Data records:

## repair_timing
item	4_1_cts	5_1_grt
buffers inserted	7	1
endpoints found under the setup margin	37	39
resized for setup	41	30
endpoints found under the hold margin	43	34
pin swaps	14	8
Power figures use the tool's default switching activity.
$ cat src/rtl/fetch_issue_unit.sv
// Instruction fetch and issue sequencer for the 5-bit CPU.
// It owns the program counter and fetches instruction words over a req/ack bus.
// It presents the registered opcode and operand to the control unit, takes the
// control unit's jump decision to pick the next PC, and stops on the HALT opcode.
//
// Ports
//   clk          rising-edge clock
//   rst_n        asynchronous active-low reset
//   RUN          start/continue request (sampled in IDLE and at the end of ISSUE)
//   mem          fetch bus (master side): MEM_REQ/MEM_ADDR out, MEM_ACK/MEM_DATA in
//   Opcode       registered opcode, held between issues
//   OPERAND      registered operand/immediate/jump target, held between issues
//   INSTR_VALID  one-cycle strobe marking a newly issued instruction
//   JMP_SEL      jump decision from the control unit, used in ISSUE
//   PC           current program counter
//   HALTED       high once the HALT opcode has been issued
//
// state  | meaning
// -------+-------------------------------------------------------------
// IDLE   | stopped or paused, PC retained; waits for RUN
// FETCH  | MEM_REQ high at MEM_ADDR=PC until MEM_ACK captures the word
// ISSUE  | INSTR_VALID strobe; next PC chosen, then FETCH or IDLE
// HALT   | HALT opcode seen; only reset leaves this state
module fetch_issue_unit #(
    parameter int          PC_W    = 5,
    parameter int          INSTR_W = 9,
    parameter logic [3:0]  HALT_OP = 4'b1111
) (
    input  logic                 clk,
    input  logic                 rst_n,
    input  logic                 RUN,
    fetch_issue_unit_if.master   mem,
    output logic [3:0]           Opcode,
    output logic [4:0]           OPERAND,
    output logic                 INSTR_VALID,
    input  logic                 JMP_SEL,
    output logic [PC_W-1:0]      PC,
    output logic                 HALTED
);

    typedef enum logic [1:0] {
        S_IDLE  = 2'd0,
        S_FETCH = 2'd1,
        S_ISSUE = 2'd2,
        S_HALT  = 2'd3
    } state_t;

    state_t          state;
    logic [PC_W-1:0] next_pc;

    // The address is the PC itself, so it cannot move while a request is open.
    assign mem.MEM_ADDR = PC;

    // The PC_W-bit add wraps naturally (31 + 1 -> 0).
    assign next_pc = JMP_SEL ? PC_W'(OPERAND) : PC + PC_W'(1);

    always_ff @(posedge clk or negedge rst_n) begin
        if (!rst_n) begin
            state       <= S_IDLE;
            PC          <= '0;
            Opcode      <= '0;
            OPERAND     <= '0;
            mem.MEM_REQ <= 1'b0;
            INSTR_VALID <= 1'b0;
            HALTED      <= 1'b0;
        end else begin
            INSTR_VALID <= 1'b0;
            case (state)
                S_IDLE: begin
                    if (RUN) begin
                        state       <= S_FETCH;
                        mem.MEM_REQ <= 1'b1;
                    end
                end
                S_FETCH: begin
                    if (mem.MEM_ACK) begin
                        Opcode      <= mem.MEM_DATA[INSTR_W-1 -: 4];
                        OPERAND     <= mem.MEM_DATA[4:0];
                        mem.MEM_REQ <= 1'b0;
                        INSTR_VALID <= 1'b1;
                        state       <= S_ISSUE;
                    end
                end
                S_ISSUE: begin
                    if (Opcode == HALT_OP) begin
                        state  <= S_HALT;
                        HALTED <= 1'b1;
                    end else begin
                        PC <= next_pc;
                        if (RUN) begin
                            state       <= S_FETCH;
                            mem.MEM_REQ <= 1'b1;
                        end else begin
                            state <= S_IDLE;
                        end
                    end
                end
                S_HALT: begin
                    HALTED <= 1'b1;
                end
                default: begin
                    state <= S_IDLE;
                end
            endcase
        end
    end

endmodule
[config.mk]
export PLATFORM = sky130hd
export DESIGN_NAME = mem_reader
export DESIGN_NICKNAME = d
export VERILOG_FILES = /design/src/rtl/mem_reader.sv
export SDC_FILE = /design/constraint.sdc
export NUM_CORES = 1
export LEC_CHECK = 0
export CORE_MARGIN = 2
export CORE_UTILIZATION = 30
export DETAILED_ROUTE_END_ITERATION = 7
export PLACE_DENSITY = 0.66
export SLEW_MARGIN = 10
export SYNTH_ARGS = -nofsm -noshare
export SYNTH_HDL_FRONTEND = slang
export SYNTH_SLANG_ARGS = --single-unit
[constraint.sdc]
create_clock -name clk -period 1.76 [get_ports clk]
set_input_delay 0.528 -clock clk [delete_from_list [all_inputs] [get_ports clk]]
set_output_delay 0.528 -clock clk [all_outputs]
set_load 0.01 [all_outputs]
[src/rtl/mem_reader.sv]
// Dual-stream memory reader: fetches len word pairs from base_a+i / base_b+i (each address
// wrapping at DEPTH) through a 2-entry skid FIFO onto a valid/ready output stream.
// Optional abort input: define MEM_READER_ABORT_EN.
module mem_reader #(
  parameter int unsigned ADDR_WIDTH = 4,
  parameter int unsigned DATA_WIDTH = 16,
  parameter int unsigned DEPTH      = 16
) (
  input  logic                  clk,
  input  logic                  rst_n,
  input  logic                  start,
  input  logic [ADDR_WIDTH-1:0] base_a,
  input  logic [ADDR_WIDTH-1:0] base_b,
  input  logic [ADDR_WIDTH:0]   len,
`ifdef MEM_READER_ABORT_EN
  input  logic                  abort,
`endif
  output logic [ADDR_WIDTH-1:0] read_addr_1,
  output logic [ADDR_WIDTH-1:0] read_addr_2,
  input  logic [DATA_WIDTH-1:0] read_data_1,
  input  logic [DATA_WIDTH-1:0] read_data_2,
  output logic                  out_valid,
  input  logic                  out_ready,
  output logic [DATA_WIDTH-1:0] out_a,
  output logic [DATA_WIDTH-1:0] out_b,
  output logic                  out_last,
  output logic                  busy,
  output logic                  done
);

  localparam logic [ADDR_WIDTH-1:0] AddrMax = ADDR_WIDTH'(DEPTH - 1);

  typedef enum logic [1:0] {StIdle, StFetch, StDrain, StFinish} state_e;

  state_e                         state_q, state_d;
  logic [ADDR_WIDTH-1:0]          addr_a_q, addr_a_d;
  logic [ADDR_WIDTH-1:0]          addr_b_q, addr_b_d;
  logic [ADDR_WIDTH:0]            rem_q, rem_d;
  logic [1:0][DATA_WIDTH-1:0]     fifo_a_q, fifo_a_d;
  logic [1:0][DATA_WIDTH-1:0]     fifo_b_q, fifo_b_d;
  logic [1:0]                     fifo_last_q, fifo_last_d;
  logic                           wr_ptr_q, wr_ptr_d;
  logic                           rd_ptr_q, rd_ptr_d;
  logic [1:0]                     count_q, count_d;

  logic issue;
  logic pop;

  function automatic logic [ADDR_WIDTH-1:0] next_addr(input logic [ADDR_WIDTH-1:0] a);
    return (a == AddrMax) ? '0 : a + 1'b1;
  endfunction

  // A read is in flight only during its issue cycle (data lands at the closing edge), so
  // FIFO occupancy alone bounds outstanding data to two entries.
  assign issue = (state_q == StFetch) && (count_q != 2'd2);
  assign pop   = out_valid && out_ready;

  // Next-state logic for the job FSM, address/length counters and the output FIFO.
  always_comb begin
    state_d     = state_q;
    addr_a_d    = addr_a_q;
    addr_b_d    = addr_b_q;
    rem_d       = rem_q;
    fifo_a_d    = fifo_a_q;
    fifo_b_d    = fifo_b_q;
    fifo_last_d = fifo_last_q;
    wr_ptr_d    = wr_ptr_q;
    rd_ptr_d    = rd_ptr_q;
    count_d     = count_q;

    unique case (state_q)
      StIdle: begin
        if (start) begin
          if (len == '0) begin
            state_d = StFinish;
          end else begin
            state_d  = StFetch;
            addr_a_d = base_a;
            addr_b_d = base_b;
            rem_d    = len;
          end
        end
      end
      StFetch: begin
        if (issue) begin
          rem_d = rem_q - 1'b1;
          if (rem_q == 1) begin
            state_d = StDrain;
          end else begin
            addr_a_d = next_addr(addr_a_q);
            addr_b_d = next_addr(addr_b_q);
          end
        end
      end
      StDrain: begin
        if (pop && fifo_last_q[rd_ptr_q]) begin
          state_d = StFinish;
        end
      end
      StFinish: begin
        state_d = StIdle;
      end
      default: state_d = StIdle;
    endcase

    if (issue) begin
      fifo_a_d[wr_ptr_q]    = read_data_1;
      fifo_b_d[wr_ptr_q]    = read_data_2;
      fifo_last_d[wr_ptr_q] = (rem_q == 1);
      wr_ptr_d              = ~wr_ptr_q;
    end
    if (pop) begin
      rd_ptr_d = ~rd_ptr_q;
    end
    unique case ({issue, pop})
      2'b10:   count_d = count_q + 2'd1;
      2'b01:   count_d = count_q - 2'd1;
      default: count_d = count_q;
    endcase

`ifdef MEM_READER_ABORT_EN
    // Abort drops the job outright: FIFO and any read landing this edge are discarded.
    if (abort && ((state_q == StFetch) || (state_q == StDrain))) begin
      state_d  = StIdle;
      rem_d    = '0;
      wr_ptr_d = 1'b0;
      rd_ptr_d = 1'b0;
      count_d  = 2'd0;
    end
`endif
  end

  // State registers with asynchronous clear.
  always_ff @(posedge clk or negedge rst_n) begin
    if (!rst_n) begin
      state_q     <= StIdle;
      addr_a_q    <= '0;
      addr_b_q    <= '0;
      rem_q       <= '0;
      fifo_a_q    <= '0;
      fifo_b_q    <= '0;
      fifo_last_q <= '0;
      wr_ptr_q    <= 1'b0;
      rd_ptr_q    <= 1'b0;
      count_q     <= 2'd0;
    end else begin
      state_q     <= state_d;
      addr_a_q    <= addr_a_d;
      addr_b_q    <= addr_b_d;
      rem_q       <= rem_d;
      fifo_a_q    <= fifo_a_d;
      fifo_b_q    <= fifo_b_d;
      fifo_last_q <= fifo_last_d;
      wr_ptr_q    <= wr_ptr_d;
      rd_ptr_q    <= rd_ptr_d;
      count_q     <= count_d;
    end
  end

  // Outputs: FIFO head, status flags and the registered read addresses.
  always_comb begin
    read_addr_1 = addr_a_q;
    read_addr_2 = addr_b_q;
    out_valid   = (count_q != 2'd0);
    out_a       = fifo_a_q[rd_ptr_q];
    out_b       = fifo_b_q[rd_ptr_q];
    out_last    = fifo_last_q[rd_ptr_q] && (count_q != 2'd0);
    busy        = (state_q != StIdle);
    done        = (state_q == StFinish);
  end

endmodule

EXERCISE PROMPT: Please report how many lines of the entries above include "high". Only the number is wanted.

EXPECTED OUTPUT: 2